◆ Data for processing
>>>>
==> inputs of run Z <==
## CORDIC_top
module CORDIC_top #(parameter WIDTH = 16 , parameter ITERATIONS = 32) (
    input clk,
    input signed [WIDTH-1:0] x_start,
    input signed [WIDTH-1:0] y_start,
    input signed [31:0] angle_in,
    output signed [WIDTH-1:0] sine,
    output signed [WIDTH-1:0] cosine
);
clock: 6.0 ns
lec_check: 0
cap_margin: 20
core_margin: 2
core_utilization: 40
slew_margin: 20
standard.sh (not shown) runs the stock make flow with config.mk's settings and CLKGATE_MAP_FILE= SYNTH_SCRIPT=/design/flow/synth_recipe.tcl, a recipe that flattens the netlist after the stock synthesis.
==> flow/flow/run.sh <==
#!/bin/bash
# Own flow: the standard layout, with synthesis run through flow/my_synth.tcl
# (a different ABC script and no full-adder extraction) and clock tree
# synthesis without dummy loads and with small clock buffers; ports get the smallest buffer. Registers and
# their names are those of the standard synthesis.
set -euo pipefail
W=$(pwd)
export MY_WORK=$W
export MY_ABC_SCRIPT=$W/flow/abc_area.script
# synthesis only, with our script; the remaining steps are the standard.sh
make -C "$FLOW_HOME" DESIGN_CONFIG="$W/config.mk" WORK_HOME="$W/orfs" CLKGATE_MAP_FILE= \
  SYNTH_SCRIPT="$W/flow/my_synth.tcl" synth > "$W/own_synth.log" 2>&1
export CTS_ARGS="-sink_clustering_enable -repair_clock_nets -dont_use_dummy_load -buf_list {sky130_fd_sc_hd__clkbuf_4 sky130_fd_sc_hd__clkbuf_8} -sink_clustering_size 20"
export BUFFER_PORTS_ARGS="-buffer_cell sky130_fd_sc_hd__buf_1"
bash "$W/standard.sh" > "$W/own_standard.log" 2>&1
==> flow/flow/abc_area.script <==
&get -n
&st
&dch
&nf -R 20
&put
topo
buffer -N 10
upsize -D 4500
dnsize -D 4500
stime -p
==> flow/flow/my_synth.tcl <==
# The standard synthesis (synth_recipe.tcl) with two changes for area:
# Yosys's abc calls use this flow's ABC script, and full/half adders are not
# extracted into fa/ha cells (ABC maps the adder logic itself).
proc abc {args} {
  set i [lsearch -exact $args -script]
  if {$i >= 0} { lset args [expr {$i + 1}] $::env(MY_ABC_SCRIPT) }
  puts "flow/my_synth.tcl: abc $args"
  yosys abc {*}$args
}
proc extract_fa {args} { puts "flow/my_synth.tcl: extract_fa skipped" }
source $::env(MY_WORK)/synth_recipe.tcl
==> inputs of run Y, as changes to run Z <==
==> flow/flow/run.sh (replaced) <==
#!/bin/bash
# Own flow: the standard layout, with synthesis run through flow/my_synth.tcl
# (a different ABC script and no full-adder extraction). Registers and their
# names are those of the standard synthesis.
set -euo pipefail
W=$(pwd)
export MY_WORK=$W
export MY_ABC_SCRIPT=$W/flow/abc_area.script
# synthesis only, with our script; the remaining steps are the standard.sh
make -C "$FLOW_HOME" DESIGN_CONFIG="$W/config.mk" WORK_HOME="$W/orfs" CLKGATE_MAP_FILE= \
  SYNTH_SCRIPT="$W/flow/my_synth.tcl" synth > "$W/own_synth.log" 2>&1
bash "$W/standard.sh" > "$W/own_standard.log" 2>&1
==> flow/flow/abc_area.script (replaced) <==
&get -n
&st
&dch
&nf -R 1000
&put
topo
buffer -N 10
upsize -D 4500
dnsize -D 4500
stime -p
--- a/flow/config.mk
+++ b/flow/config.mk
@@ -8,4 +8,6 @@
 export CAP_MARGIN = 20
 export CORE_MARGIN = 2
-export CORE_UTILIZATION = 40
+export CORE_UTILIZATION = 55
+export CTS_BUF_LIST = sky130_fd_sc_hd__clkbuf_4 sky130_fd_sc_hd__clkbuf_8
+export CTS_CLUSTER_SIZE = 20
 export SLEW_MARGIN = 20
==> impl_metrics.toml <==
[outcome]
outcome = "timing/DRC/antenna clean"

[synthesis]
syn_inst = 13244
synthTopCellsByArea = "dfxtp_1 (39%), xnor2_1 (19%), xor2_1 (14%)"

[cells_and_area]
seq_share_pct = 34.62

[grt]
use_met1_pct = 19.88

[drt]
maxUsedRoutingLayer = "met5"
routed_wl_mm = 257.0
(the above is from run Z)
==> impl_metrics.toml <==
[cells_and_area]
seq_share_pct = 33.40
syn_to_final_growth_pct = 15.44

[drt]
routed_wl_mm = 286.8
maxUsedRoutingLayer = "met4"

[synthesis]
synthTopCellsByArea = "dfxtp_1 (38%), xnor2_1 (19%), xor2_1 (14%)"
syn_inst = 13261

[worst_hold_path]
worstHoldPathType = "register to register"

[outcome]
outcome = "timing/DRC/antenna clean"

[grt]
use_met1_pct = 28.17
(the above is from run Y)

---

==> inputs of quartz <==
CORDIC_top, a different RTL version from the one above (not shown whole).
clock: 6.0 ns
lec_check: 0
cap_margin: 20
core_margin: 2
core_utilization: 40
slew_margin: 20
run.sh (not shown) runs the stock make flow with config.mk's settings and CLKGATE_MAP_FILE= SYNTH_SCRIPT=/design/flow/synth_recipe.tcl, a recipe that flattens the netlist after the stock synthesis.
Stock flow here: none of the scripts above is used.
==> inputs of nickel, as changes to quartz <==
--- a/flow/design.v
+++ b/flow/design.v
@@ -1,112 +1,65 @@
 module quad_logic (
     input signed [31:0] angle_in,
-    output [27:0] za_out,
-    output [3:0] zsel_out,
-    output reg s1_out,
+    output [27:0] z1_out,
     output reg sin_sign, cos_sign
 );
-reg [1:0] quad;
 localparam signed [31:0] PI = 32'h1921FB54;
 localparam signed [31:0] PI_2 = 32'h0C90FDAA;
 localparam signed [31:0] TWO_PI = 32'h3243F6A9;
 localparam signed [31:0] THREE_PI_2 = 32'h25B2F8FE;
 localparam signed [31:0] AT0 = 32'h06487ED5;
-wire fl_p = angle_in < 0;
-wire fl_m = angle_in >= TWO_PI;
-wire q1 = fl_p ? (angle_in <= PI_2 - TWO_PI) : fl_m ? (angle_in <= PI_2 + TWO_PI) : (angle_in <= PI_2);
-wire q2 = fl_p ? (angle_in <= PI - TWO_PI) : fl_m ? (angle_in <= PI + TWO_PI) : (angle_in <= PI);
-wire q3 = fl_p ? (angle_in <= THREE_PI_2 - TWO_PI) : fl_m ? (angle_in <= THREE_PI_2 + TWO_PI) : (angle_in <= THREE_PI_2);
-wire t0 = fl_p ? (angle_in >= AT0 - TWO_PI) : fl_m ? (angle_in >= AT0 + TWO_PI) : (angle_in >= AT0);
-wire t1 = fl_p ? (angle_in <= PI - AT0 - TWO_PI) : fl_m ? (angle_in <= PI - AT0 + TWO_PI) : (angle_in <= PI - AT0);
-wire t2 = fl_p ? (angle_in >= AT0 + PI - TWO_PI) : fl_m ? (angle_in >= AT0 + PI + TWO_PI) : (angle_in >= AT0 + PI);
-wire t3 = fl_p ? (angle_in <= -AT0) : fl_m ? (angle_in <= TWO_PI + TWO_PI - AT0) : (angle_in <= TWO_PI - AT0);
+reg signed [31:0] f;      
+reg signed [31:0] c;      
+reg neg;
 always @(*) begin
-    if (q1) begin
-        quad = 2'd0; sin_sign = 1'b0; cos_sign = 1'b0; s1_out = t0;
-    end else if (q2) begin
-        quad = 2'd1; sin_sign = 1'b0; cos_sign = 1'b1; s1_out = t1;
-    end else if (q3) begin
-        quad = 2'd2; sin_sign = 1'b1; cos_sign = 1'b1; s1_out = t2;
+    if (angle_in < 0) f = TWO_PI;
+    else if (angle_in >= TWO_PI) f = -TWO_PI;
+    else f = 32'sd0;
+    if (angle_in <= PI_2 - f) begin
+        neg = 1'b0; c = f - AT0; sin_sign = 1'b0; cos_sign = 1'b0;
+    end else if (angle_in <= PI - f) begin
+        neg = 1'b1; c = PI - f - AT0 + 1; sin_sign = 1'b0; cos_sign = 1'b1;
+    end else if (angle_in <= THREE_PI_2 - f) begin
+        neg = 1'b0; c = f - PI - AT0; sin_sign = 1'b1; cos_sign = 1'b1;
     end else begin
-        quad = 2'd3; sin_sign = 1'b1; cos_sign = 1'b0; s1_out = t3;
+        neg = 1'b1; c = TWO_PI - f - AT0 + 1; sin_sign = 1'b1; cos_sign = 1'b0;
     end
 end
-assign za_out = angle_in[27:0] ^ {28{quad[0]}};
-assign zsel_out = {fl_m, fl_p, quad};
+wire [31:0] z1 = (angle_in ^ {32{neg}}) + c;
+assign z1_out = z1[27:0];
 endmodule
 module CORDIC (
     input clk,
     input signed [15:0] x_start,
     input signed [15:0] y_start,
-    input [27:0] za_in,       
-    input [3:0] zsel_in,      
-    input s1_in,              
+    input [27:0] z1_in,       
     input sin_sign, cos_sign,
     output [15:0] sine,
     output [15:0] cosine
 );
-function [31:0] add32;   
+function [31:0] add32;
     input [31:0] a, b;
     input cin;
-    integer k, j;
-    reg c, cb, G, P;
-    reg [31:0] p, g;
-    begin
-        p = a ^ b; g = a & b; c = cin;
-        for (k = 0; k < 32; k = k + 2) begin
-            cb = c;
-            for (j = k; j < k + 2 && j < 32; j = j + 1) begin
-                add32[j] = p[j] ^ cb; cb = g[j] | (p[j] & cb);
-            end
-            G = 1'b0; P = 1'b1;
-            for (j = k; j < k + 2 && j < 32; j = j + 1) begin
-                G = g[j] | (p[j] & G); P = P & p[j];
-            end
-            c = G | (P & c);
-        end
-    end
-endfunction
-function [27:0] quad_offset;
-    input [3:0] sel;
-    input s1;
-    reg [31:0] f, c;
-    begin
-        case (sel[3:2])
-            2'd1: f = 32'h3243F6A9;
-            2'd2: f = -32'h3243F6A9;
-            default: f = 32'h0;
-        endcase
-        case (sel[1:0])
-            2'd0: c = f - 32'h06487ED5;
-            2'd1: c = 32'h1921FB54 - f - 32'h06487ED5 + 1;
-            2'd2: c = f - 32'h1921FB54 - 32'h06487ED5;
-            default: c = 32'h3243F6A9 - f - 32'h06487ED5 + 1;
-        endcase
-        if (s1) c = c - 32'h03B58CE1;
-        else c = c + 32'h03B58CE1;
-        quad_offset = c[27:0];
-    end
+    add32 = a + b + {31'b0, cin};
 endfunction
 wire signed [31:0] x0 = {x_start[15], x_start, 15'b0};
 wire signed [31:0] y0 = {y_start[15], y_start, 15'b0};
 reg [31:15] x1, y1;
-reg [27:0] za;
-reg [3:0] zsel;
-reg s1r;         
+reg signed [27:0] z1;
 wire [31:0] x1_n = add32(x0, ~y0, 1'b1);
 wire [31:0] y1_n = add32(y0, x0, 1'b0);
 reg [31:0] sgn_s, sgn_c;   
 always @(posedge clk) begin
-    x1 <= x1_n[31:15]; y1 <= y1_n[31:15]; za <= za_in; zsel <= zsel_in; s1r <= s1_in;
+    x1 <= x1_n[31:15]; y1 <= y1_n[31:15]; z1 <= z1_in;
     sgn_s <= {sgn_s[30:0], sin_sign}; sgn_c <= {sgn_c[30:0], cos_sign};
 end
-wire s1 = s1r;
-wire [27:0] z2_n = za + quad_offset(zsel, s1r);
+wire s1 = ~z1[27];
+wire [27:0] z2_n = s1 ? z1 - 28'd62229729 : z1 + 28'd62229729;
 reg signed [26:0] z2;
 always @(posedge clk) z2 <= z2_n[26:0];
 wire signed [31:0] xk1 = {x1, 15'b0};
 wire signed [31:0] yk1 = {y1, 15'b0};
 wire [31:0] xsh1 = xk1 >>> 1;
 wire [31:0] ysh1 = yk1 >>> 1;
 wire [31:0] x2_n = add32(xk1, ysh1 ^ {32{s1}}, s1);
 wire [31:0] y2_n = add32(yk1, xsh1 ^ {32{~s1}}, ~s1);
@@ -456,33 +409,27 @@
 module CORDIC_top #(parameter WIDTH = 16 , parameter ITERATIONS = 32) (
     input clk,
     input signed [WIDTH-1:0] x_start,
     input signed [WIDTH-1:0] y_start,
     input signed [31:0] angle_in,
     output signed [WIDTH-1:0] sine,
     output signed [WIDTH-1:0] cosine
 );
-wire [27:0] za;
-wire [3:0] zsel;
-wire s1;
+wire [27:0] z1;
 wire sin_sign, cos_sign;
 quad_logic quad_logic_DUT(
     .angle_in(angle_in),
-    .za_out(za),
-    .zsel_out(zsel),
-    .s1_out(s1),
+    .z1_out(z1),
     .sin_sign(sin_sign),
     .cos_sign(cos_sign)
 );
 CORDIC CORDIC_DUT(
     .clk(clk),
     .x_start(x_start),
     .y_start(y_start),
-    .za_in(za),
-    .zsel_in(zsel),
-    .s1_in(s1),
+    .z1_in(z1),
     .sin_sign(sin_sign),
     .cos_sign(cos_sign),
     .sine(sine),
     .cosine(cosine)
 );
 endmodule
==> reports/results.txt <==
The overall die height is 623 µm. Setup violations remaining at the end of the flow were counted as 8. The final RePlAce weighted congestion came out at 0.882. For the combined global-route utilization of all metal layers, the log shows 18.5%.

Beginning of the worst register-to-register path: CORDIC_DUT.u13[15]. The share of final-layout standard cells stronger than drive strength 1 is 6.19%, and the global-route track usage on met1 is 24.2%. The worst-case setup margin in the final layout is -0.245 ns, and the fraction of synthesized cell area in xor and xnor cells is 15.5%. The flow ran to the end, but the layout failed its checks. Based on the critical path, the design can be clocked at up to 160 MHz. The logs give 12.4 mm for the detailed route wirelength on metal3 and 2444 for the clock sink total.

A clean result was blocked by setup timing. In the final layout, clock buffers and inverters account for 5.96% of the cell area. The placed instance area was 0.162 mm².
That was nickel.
<<<<
Where the listing above reaches the line that contains "localparam signed [31:0] AT0 = 32'h06487ED5;", start retyping, and finish with the line that contains "-wire t3 = fl_p"; reproduce those lines exactly and no others.

◆ Reply to the exercise
 localparam signed [31:0] AT0 = 32'h06487ED5;
-wire fl_p = angle_in < 0;
-wire fl_m = angle_in >= TWO_PI;
-wire q1 = fl_p ? (angle_in <= PI_2 - TWO_PI) : fl_m ? (angle_in <= PI_2 + TWO_PI) : (angle_in <= PI_2);
-wire q2 = fl_p ? (angle_in <= PI - TWO_PI) : fl_m ? (angle_in <= PI + TWO_PI) : (angle_in <= PI);
-wire q3 = fl_p ? (angle_in <= THREE_PI_2 - TWO_PI) : fl_m ? (angle_in <= THREE_PI_2 + TWO_PI) : (angle_in <= THREE_PI_2);
-wire t0 = fl_p ? (angle_in >= AT0 - TWO_PI) : fl_m ? (angle_in >= AT0 + TWO_PI) : (angle_in >= AT0);
-wire t1 = fl_p ? (angle_in <= PI - AT0 - TWO_PI) : fl_m ? (angle_in <= PI - AT0 + TWO_PI) : (angle_in <= PI - AT0);
-wire t2 = fl_p ? (angle_in >= AT0 + PI - TWO_PI) : fl_m ? (angle_in >= AT0 + PI + TWO_PI) : (angle_in >= AT0 + PI);
-wire t3 = fl_p ? (angle_in <= -AT0) : fl_m ? (angle_in <= TWO_PI + TWO_PI - AT0) : (angle_in <= TWO_PI - AT0);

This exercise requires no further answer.